26.10.2020 Reading time: 9 minutes

Earlier this week, a document (albeit internal and confidential) became public, in which the Belgian Data Protection Authority, in the context of an investigation following a complaint, is examining the Transparency and Consent Framework of iab Europe in a particularly critical way.

The GBA is of the opinion that TCF, which is the standard in the online marketing world for collecting and sharing online profile data with a view to offering personalized online advertisements, would be fundamentally contrary to GDPR on several points.

This is a first report, not a final decision, but it can have very far-reaching consequences for the entire online marketing world and the way personalized ads are displayed to website visitors.

A potential bomb under the online marketing world in other words …

 

What is the IAB TCF?

The so-called Transparency & Consent Framework of IAB Europe, or TCF for short, is a standard that is used within the online advertising sector to obtain permission for the placing of cookies and other trackers that should enable advertisers to show website visitors targeted, personalized advertisements across different websites based on their surfing behaviour or their online preferences and profile information.
TCF is also the engine behind Real Time Bidding or RTB, which allows advertisements in “real time”, through automated auction platforms to bid in a fraction of a few milliseconds on a particular ad space on a particular website that is just being visited by someone within the target audience of the advertiser.

 

Why is this a problem?

Personalized advertising in itself is a good thing without a doubt. After all, relevance is king in online marketing. As an advertiser, you want to be able to deliver the right message to the right person at the right time. Only then can you be sure that your message will get through. People are inundated with advertising messages and only record what really concerns them personally. That is better for the advertiser, who spends less money with unnecessary advertisements, and for the website visitor, who is not disturbed with irrelevant content.

However, there is a serious legal sting to that relevance. After all, creating relevance requires knowledge of your audience and you build that knowledge with as detailed profile information as possible.

That profile information does not fall out of the blue, of course. This is where GDPR and cookie regulations (ePrivacy) come into play. Both require absolute transparency and an appropriate legal basis that allows you to collect data and share it with third parties. In the case of cookies, this legal basis is always prior consent. In the case of GDPR, theoretically, this can also be done without permission, on the basis of the legitimate interest. However, the Belgian Data Protection Authority was very strict at the beginning of this year in its analysis of the legitimate interest in the context of direct marketing (which, according to its analysis, also includes online marketing). As a result, also under GDPR, a de facto free, prior and informed consent is required to collect personal data for online marketing purposes such as RTB …
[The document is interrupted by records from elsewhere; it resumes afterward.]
[src/source/led_driver.sv]
module led_driver (
	input  logic                                clk,
	input  logic                                rst_n,
	input  logic                                psel,
	input  logic                                penable,
	input  logic                                pwrite,
	input  bus_pkg::data_t                      pwdata,
	input  bus_pkg::strb_t                      pstrb,
	output bus_pkg::data_t                      prdata,
	output logic                                pready,
	output logic                                pslverr,
	output logic [soc_map_pkg::LED_WIDTH-1:0]   led
);

	logic [soc_map_pkg::LED_WIDTH-1:0] led_q;
	logic                              wr_en;

	// led bits live in byte lane 0, other lanes are ignored
	// no offset decode, the whole window maps to this register
	assign wr_en = psel && penable && pwrite && pstrb[0];

	always_ff @(posedge clk) begin
		if (!rst_n) begin
			led_q <= '0;
		end else if (wr_en) begin
			led_q <= pwdata[soc_map_pkg::LED_WIDTH-1:0];
		end
	end

	assign led = led_q;

	// readback, upper bits zero
	assign prdata = {{(bus_pkg::DATA_WIDTH - soc_map_pkg::LED_WIDTH){1'b0}}, led_q};

	// zero wait states, never an error
	assign pready  = 1'b1;
	assign pslverr = 1'b0;

endmodule

[src/source/uart_tx_apb.sv]
module uart_tx_apb (
	input  logic           clk,
	input  logic           rst_n,
	input  logic           psel,
	input  logic           penable,
	input  logic           pwrite,
	input  bus_pkg::addr_t paddr,
	input  bus_pkg::data_t pwdata,
	output bus_pkg::data_t prdata,
	output logic           pready,
	output logic           pslverr,
	output logic           tx
);

	// offset inside the uart window
	logic [soc_map_pkg::SLAVE_SEL_LSB-1:0] ofs;
	logic                                  is_data;
	logic                                  is_status;
	logic                                  access;
	logic                                  data_wr;
	logic                                  start;

	// transmitter state
	logic                                  busy_q;
	logic [soc_map_pkg::BAUD_CNT_WIDTH-1:0] baud_q;
	logic [soc_map_pkg::BIT_CNT_WIDTH-1:0]  bit_q;
	// frame bits, lsb goes out first
	logic [soc_map_pkg::FRAME_BITS-1:0]     shift_q;

	assign ofs       = paddr[soc_map_pkg::SLAVE_SEL_LSB-1:0];
	assign is_data   = ofs == soc_map_pkg::UART_DATA_OFS[soc_map_pkg::SLAVE_SEL_LSB-1:0];
	assign is_status = ofs == soc_map_pkg::UART_STATUS_OFS[soc_map_pkg::SLAVE_SEL_LSB-1:0];

	// access phase of an apb transfer aimed at us
	assign access  = psel && penable;
	assign data_wr = access && pwrite && is_data;

	// a data write only starts a frame when idle
	assign start = data_wr && !busy_q;

	always_ff @(posedge clk) begin
		if (!rst_n) begin
			busy_q  <= 1'b0;
			baud_q  <= '0;
			bit_q   <= '0;
			// all ones keeps the line idle high
			shift_q <= '1;
		end else if (start) begin
			busy_q  <= 1'b1;
			baud_q  <= '0;
			bit_q   <= '0;
			// stop bit, data lsb first, start bit
			shift_q <= {1'b1, pwdata[7:0], 1'b0};
		end else if (busy_q) begin
			if (baud_q == soc_map_pkg::BAUD_CNT_LAST) begin
				baud_q  <= '0;
				// shift in ones so the line returns high
				shift_q <= {1'b1, shift_q[soc_map_pkg::FRAME_BITS-1:1]};
				if (bit_q == soc_map_pkg::BIT_CNT_LAST) begin
					// end of stop bit
					busy_q <= 1'b0;
				end else begin
					bit_q <= bit_q + 1'b1;
				end
			end else begin
				baud_q <= baud_q + 1'b1;
			end
		end
	end

	assign tx = shift_q[0];

	// status reads back busy in bit 0, everything else reads zero
	assign prdata = {{(bus_pkg::DATA_WIDTH - 1){1'b0}}, is_status && busy_q};

	// zero wait states
	assign pready = 1'b1;

	// data write while a frame is going out gets dropped
	assign pslverr = data_wr && busy_q;

endmodule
The problem for a whole range of privacy activists (as many as 22 organizations from 16 countries) complaint to the GBA) lies in the determination (they believe) that this permission is absolutely not obtained correctly within the TCF framework. They have therefore collectively filed a complaint with the Belgian Data Protection Authority. The reason for filing the complaint in Belgium while it concerns a European platform is simple: iab Europe has its offices in Brussels.

 

What does the GBA say?

The GBA follows the complainants in a first – admittedly interim – report. She confirms that she also believes that the current way of data processing within the TCF framework is not in accordance with GDPR.

Perhaps the biggest objection of the GBA is that according to it, iab itself is responsible for the processing of data that is collected and processed through its TCF framework by advertising agencies and advertisers. After all, according to the GBA, iab Europe (co-) determines the purpose and means for the processing and that makes it a controller under GDPR. This also means that iab Europe has a whole series of obligations regarding transparency, obtaining consent, privacy by design, etc., which GDPR imposes on controllers of the processing.
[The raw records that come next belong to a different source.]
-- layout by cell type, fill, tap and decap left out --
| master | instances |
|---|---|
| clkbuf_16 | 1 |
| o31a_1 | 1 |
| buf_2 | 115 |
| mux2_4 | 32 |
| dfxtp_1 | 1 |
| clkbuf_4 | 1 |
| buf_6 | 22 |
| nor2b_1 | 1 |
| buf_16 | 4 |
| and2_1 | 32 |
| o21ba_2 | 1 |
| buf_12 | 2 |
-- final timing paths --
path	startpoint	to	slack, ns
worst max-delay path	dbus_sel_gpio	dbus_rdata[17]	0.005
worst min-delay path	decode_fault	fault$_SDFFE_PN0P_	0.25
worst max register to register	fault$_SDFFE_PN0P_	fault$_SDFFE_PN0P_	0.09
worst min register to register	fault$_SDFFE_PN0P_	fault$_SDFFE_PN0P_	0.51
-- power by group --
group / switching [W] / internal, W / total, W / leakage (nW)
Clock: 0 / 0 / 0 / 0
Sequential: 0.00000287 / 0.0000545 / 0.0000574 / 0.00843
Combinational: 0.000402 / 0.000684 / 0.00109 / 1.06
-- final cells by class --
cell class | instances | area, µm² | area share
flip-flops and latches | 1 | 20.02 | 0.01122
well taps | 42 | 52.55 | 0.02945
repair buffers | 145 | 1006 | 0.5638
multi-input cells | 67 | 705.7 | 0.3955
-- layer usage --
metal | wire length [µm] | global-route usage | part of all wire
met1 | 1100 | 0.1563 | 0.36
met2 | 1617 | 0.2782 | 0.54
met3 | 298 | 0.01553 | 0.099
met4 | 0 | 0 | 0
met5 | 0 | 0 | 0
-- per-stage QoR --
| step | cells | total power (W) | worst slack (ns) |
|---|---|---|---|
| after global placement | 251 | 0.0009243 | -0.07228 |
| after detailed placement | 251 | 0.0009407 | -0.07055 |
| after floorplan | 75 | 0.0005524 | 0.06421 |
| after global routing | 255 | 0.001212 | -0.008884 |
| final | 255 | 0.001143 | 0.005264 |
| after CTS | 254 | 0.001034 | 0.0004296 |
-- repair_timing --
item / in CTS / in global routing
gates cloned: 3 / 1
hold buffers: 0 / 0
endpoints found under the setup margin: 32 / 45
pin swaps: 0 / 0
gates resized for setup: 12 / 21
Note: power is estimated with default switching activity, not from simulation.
We personally have questions about this approach because of the GBA. After all, iab only makes one tool available. It does not determine itself which data is collected, nor does it itself determine the purposes for which these data are processed by the recipients concerned. This seems at least open to criticism …

It is more difficult to refute the conclusion that when collecting profile data of website visitors via the TCF framework, “sensitive data” (or “particularly protected data”, as the GDPR actually calls them) may also be collect. this concerns, for example, medical data, data on sexual preference, political preference, etc ..; Under GDPR, this data may only be processed if you have received separate explicit consent from the data subject, which is usually not the case with online collection via cookies or trackers. All this, if the first conclusions of the DPA cannot be refuted by iab Europe, is a fundamental fault line between TCF and GDPR, one that is also very difficult to reconcile, taking into account the countless administrations and advertisers that now have such sensitive data. through TCF and which they also use daily in RTB campaigns.
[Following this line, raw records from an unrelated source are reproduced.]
===== config.mk =====
export PLATFORM = sky130hd
export DESIGN_NAME = bus_decoder
export DESIGN_NICKNAME = d
export VERILOG_FILES = /design/src/rtl/fabric_pkg.sv /design/src/rtl/bus_decoder.sv
export SDC_FILE = /design/constraint.sdc
export NUM_CORES = 1
export LEC_CHECK = 0
export ABC_AREA = 1
export BUFFER_PORTS_ARGS = -buffer_cell sky130_fd_sc_hd__buf_2
export CAP_MARGIN = 20
export CORE_MARGIN = 5
export CORE_UTILIZATION = 27
export CTS_CLUSTER_DIAMETER = 50
export DETAILED_ROUTE_END_ITERATION = 10
export PLACE_DENSITY_LB_ADDON = 0.3
export SLEW_MARGIN = 20
export SYNTH_ARGS = -nofsm -noshare
export SYNTH_HDL_FRONTEND = slang
export SYNTH_SLANG_ARGS = --single-unit

===== constraint.sdc =====
create_clock -name clk -period 1.6 [get_ports clk]
set_input_delay 0.08 -clock clk [delete_from_list [all_inputs] [get_ports clk]]
set_output_delay 0.08 -clock clk [all_outputs]
set_load 0.05 [all_outputs]

===== src/rtl/fabric_pkg.sv =====
package fabric_pkg;

    typedef logic [31:0] addr_t;
    typedef logic [31:0] word_t;
    typedef logic [7:0]  gpio_t;
    typedef logic [9:0]  tcm_index_t;

    localparam int tcm_words = 2 ** $bits(tcm_index_t);

    // access size of one bus transfer
    typedef enum logic [1:0] {
        acc_byte = 2'd0,
        acc_half = 2'd1,
        acc_word = 2'd2
    } acc_e;

    // instruction bus only reads
    typedef struct packed {
        addr_t addr;
        acc_e  acc;
    } ibus_cmd_t;

    // w_rb high means write, low means read
    // sized write data sits in the low bits of wdata
    typedef struct packed {
        addr_t addr;
        logic  w_rb;
        acc_e  acc;
        word_t wdata;
    } dbus_cmd_t;

    // owner of the shared tcm port
    typedef enum logic [1:0] {
        arb_idle = 2'd0,
        arb_ibus = 2'd1,
        arb_dbus = 2'd2
    } arb_state_e;

    // address map
    localparam addr_t tcm_base  = 32'h0001_0000;
    localparam addr_t tcm_mask  = 32'hFFFF_F000;
    localparam addr_t gpio_base = 32'h0002_0000;
    localparam addr_t gpio_mask = 32'hFFFF_FFF0;

    // gpio register offsets
    localparam logic [3:0] gpio_out_off = 4'h0;
    localparam logic [3:0] gpio_dir_off = 4'h4;
    localparam logic [3:0] gpio_in_off  = 4'h8;

endpackage


===== src/rtl/bus_decoder.sv =====
`timescale 1ns/1ps

module bus_decoder (
    input  logic              clk,
    input  logic              ibus_req,
    input  fabric_pkg::addr_t ibus_addr,
    input  logic              dbus_req,
    input  fabric_pkg::addr_t dbus_addr,
    output logic              ibus_tcm_req,
    output logic              dbus_tcm_req,
    output logic              dbus_gpio_req,
    output logic              ibus_sel_tcm,
    output logic              dbus_sel_gpio,
    output logic              decode_fault
);
    import fabric_pkg::*;

    logic ibus_hit_tcm;
    logic dbus_hit_tcm;
    logic dbus_hit_gpio;
    logic ibus_unmapped;
    logic dbus_unmapped;

    // base/mask compare per target
    assign ibus_hit_tcm  = (ibus_addr & tcm_mask) == tcm_base;
    assign dbus_hit_tcm  = (dbus_addr & tcm_mask) == tcm_base;
    assign dbus_hit_gpio = (dbus_addr & gpio_mask) == gpio_base;

    // route the strobes
    assign ibus_tcm_req  = ibus_req & ibus_hit_tcm;
    assign dbus_tcm_req  = dbus_req & dbus_hit_tcm;
    assign dbus_gpio_req = dbus_req & dbus_hit_gpio;

    // gpio is not visible from the ibus
    assign ibus_unmapped = ibus_req & ~ibus_hit_tcm;
    assign dbus_unmapped = dbus_req & ~(dbus_hit_tcm | dbus_hit_gpio);
    assign decode_fault  = ibus_unmapped | dbus_unmapped;

    // response selects follow the last request of each bus
    always_ff @(posedge clk) begin
        if (ibus_req) begin
            ibus_sel_tcm <= ibus_hit_tcm;
        end
    end

    always_ff @(posedge clk) begin
        if (dbus_req) begin
            dbus_sel_gpio <= dbus_hit_gpio;
        end
    end

endmodule


==> flow_metrics.py <==
metrics = {
    "placement": {
        "hpwl_um": 1190,
        "place_congestion": 0.662,
        "placed_cell_area_um2": 702,
        "pre_cts_ws_ns": 0.521,
        "port_buffers": 56,
    },
    "cells_and_area": {
        "fin_area_um2": 724,
        "ff_latch_area_um2": 60.1,
        "layout-drive-gt1-share": 0.458,
        "fin_util": 0.498,
        "diodes": 0,
        "nets": 211,
        "multi_input_area_um2": 255,
        "area_growth_pct": 80.4,
        "fillers": 166,
    },
    "timing": {
        "maxSlewHeadroom": 0.831,
        "min_period_ns": 1.07,
        "finalHoldViolCount": 0,
        "finalSetupViolCount": 0,
        "post-route-period-util": 0.668,
        "max_freq_mhz": 936,
        "rsz0062_at_grt": "false",
        "worst_pin_slew_ns": 0.255,
        "finalSetupTns_ns": 0,
        "worst_slack_ns": 0.532,
        "fin_hold_ws_ns": 0.0810,
        "slew_violations": 0,
    },
    "critical_path": {
        "cp-start-kind": "input pin",
        "crit_arrival_ns": 0.99,
        "endpoint_kind": "primary output",
        "required_ns": 1.52,
        "path_max_fanout": 3,
        "path_class": "input pin to primary output",
    },
    "clock_network": {
        "cts_tree": "yes",
        "clkTransAtPathRegs_ns": 0.03,
        "cts_hold_buf": 0,
        "cts_sinks": 2,
        "ctsResizeCount": 0,
        "numCtsBuffers": 3,
        "cts_buffer_depth": 2,
        "post_cts_buffers": 0,
        "cts-root-buf": "clkbuf_4",
        "cts.htree.levels": 1,
    },
    "detailed_routing": {
        "drc": 0,
        "post_drt_wl_per_cell_um": 8.08,
        "firstDrtPassIters": 2,
        "via_per_inst": 3.98,
        "postRouteWirelength_um": 1280,
        "dr.first_iter.drc_count": 3,
        "postRouteAntennaNets": 0,
        "vias": 629,
    },
    "synthesis": {
        "yosysMostFrequentCell": "nor2_1",
        "synth_cell_types": 11,
        "syn_nets": 150,
        "synthCells": 83,
        "syn_area_um2": 402,
        "ys_seq_area_frac": 0.150,
        "ys_ff_latch": 2,
        "synth_edf_count": 2,
        "ys_top_cells_by_area": "nor2_1 25%, inv_1 21%, nand2_1 17%, edfxtp_1 15%, nand3_1 6.2%",
        "yosys_warnings": 0,
        "synthArstFlopShare": 0,
        "synth_top_cell_by_area": "nor2_1",
        "synth_top_area_share": 0.252,
        "postSynthAreaPerCell_um2": 4.84,
        "ys.flop_type": "edfxtp_1",
        "ys_top_cells_by_count": "27 x nor2_1, 23 x inv_1, 18 x nand2_1",
    },
    "global_route": {
        "overflow": 0,
        "track_usage": 0.108,
        "grt_pass1_wl_um": 2050,
        "grt_start_max_net_pins": 4,
        "antenna_found_initial": 0,
        "grt_pass1_vias": 563,
    },
    "die": {
        "die_h_um": 48.6,
        "rows": 14,
        "coreArea_mm2": 0.00145,
        "fp.dieW_um": 48.6,
        "start_util": 0.276,
        "design.die.area_mm2": 0.00236,
        "pin_count": 73,
    },
    "hold_path": {
        "min_to": "ibus_sel_tcm",
        "holdCritPathClass": "input pin to flip-flop",
        "hp-start": "ibus_req",
        "hold_depth": 1,
    },
    "flow_run": {
        "maxCapViolations": 0,
    },
    "pwr": {
        "leakagePower_nw": 0.491,
        "power_density_mw_per_mm2": 397,
        "ir_drop_uv": 156,
    },
    "status": {
        "status": "finished, final reports clean",
    },
}
-- per-layer routing --
metal	global-route usage	routed length (um)
met1	0.0928	407
met2	0.198	714
met3	0.0399	131
met4	0.0807	23
met5	0	0
-- flip-flops by register name, summed over array words and instances, names as in the netlist --
name,count
ibus_sel_tcm,1
dbus_sel_gpio,1
-- where the power goes --
part           total (mW)  switching, mW  internal, mW  leakage (nW)
sequential         0.0609       0.000389        0.0605        0.0190
clock               0.111         0.0287        0.0827        0.0138
combinational       0.115         0.0546        0.0607         0.458
total               0.288         0.0837         0.204         0.491
-- critical path, cell delays in order --
cell,delay [ns]
buf_2,0.10
inv_1,0.06
nand2_1,0.07
nor2_2,0.08
nand2_1,0.06
nor2_2,0.11
nand2_2,0.07
nor2_1,0.09
buf_2,0.27
-- layout by cell type, fill, tap and decap left out, drive strengths merged --
master  synthesis  layout
nand3           6       6
nand2          19      19
nor3b           1       1
nor2           30      30
inv            23      23
clkbuf          0       3
nand3b          1       1
and2            1       1
edfxtp          2       2
buf             0      56
-- kinds of logic after synthesis --
kind of cell,Yosys count,synth area share
buf+inv,23,0.215
flops,2,0.150
simple gates,58,0.636
-- how the worst max path moves through the flow --
stage	start	cells past startpoint	slack [ns]	end
after detailed placement	dbus_addr[16]	9	0.52	dbus_gpio_req
after global placement	dbus_addr[16]	9	0.56	dbus_gpio_req
after floorplan	dbus_addr[16]	7	0.38	dbus_gpio_req
final	dbus_addr[14]	9	0.53	dbus_gpio_req
after CTS	dbus_addr[16]	9	0.52	dbus_gpio_req
after global routing	dbus_addr[12]	9	0.44	dbus_gpio_req
-- through the flow --
step | power (mW) | instances
5_1_grt | 0.315 | 158
3_5_place_dp | 0.178 | 155
6_report | 0.288 | 158
3_3_place_gp | 0.174 | 155
2_1_floorplan | 0.109 | 83
4_1_cts | 0.294 | 158
-- area by class of cell --
| class | count | share of cell area |
|---|---|---|
| timing repair buffer | 56 | 0.387 |
| inverter | 23 | 0.119 |
| clock buffer | 3 | 0.0311 |
| tap | 16 | 0.0276 |
| sequential | 2 | 0.0829 |
| multi-input combinational | 58 | 0.352 |
Power figures use the tool's default switching activity.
Equally worrying for the future of TCF is the fact that TCF actively encourages the use of the legitimate interest as the legal basis for the processing of personal data in the context of online profiling and personalization. However, the Belgian Data Protection Authority already indicated last January in its Direct Marketing Recommendation that the legitimate interest can only serve as a legal basis for (direct) marketing purposes in very exceptional cases. However, consistently requesting separate consent for each collection and transfer of personal data is virtually impossible. The number of parties that intervene in particular in the Real Time Bidding process is so great that this seems difficult to achieve in practice.

In addition, the Belgian DPA has serious reservations about the security of the entire TCF system, in the sense that too few guarantees are built into the framework itself to guarantee the rights of the data subject. This too touches on one of the cornerstones of GDPR, making it a serious deception for the TCF.

 

Broader context: the end of third party cookies

All this did not come out of the blue. Anyone who has monitored our website, our publications and our presentations over the past year knows that a landslide is underway in the online marketing world and especially in the context of the use of cookies and other trackers to collect data from website visitors. .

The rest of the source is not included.